“Psssst, buddy! Want to buy a death bond? They’re the most exciting, new investment on the street today. Get ’em while they’re hot.” Hardly, at least in Canada, but I saw them pop-up in an article in The Globe and Mail last month. Death bonds are the catchy name for life settlement securitizations that are bundled life insurance policies sold, in this case, as bonds. Profits to investors come from the death benefits paid by the life insurance companies. Death can’t come too soon to maximize returns.
The article quoted life insurers’ ethical reactions to death bonds. Frank Zinatelli, Vice-President of legal services at the Canadian Life and Health Insurance Association that represents most of the life insurers in Canada said, “From an ethical context, you’re betting that someone will die. It doesn’t have the right smell.”
Interesting, but from an ethical context, death has always been the bet for life insurance’s existence. Death bonds are only another variation of the bet. As to the “right smell”? Surely, that has to be in the noses of those sniffing.
Steve Finch, an Executive VP of John Hancock Financial, part of Manulife Financial Corp. had this to say, “It’s not good public policy for investors’ returns to be driven by the early demise of a policy holder.” I’m assuming he’s referring to a public policy that he and his company would like to see everybody accept.
But I can’t help but think that policy owners should be advocating what they think would be a good public policy in this matter, too. Maybe one that’s based on the attitude: “We paid for our policies for years. Now our circumstances have changed. We’ve talked it over with our financial advisors and concluded that we no longer have the need for the death benefits that we once had. Our circumstances are such that it is advantageous to sell our policies to (or through) life settlement intermediaries who will use them to create death bonds or some other investment vehicle. There’s nothing sacred about our insurance policies, they are just another part of our portfolios. They are contracts that simply agree to pay a lump sum or face amount of money when we die. Now that vehicles like death bonds give these contracts an equity value, we would like to use the money from their sale to pursue other personal and financial goals that are now taking priority.”
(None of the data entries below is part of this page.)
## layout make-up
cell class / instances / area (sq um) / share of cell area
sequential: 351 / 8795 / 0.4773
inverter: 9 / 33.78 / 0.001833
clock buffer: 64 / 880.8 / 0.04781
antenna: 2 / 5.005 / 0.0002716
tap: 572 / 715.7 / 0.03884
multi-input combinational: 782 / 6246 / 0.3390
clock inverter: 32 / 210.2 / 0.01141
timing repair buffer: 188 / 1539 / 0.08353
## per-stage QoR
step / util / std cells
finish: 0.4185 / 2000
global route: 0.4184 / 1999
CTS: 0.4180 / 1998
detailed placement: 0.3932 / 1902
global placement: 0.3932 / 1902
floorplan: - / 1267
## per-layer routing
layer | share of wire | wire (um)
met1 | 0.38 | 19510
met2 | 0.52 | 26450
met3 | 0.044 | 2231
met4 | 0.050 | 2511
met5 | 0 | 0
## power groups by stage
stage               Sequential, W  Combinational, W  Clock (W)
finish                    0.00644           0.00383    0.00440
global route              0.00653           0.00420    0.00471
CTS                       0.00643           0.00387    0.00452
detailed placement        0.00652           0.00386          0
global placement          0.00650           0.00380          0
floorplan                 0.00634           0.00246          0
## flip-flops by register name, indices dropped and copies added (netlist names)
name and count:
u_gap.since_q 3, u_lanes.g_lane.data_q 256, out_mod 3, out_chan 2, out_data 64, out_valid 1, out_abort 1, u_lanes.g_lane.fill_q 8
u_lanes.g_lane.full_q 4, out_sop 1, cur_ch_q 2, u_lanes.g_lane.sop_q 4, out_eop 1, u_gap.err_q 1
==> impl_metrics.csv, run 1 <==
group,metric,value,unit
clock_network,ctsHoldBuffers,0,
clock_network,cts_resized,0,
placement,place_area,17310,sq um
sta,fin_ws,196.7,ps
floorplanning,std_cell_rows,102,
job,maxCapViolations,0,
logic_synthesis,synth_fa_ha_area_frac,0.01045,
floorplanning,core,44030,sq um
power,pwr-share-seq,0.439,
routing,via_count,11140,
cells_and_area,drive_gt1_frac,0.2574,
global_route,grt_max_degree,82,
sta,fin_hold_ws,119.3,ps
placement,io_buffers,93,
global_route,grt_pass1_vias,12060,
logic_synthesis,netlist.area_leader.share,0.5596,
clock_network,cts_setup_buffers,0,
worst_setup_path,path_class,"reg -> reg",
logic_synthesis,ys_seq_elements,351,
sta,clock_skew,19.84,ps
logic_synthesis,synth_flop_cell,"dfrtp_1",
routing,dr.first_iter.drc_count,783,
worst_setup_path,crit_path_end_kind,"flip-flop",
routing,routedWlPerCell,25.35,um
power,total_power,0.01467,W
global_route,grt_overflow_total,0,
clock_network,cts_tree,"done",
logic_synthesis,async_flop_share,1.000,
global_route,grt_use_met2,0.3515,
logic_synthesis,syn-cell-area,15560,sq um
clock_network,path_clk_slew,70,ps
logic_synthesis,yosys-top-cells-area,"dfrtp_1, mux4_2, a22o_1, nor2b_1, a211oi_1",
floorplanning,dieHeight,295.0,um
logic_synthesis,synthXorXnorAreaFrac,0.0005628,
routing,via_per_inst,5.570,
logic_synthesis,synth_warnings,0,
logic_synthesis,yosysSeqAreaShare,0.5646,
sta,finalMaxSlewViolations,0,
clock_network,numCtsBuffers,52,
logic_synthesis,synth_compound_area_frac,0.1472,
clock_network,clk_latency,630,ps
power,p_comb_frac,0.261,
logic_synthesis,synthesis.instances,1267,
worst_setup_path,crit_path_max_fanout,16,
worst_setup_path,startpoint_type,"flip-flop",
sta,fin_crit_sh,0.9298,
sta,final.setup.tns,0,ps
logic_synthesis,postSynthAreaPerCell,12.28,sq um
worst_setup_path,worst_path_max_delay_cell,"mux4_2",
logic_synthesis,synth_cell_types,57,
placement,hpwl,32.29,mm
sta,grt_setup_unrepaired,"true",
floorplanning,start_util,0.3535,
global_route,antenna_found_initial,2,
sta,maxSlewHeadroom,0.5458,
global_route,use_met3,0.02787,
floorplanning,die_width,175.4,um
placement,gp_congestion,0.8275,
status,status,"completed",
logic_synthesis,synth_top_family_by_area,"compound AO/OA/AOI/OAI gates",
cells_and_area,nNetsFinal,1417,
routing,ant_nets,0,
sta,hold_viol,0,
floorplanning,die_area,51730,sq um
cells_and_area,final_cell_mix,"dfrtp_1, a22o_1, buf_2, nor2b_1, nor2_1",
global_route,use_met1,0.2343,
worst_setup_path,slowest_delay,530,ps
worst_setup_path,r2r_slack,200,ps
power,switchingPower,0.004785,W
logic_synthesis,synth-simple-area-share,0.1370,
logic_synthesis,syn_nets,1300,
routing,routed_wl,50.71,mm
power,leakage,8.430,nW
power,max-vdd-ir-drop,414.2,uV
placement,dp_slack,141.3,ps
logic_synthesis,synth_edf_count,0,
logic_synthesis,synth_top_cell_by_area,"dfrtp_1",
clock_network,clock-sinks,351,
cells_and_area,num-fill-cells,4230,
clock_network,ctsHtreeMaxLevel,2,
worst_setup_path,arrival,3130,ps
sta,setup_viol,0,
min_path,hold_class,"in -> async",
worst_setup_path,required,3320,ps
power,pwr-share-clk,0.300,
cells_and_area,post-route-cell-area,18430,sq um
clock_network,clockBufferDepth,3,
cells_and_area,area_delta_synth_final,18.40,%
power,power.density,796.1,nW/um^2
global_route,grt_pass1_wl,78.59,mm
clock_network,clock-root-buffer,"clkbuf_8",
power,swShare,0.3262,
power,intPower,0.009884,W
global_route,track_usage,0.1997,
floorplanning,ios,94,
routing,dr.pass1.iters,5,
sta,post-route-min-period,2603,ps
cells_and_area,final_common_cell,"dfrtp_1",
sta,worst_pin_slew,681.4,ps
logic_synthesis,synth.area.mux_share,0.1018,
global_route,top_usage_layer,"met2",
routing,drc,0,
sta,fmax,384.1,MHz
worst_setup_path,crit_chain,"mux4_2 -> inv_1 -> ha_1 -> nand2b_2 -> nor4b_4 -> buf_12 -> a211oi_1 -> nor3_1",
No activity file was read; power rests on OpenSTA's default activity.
Since this is Canada, there are bound to be government obstacles to these policy sales. As The Globe article points out, “In Canada, third-party purchases of life insurance policies are banned in six provinces and all three territories.” Privacy issues may create overwhelming problems for some insureds. And disgruntled ex-beneficiaries can always sue. Personally, my biggest concern would be how the Canada Revenue Agency will treat the money I receive through a life settlement intermediary. Is it taxable? If so, how? After all, the face amounts of my personal policies are paid to my beneficiaries tax-free.
Should you ever consider selling your life insurance policy, remember this. If your reason for selling is to free-up some cash because you have a terminal illness, then talk to your advisor first. It’s not well-known, but in Canada most life insurance companies will pay you part of the face amount while you’re still alive if you prove to their satisfaction that you are terminal and death is imminent, i.e. generally, likely to occur within six months. That amount may be enough to tide you over. (I have heard that the size of advanced payments in Canada range from 25% of the face amount and up.) The unpaid balance of the face amount less the interest on the advanced payment will eventually be paid to your beneficiary at your death. The sum of these two amounts is more money than any life settlement intermediary is likely to provide.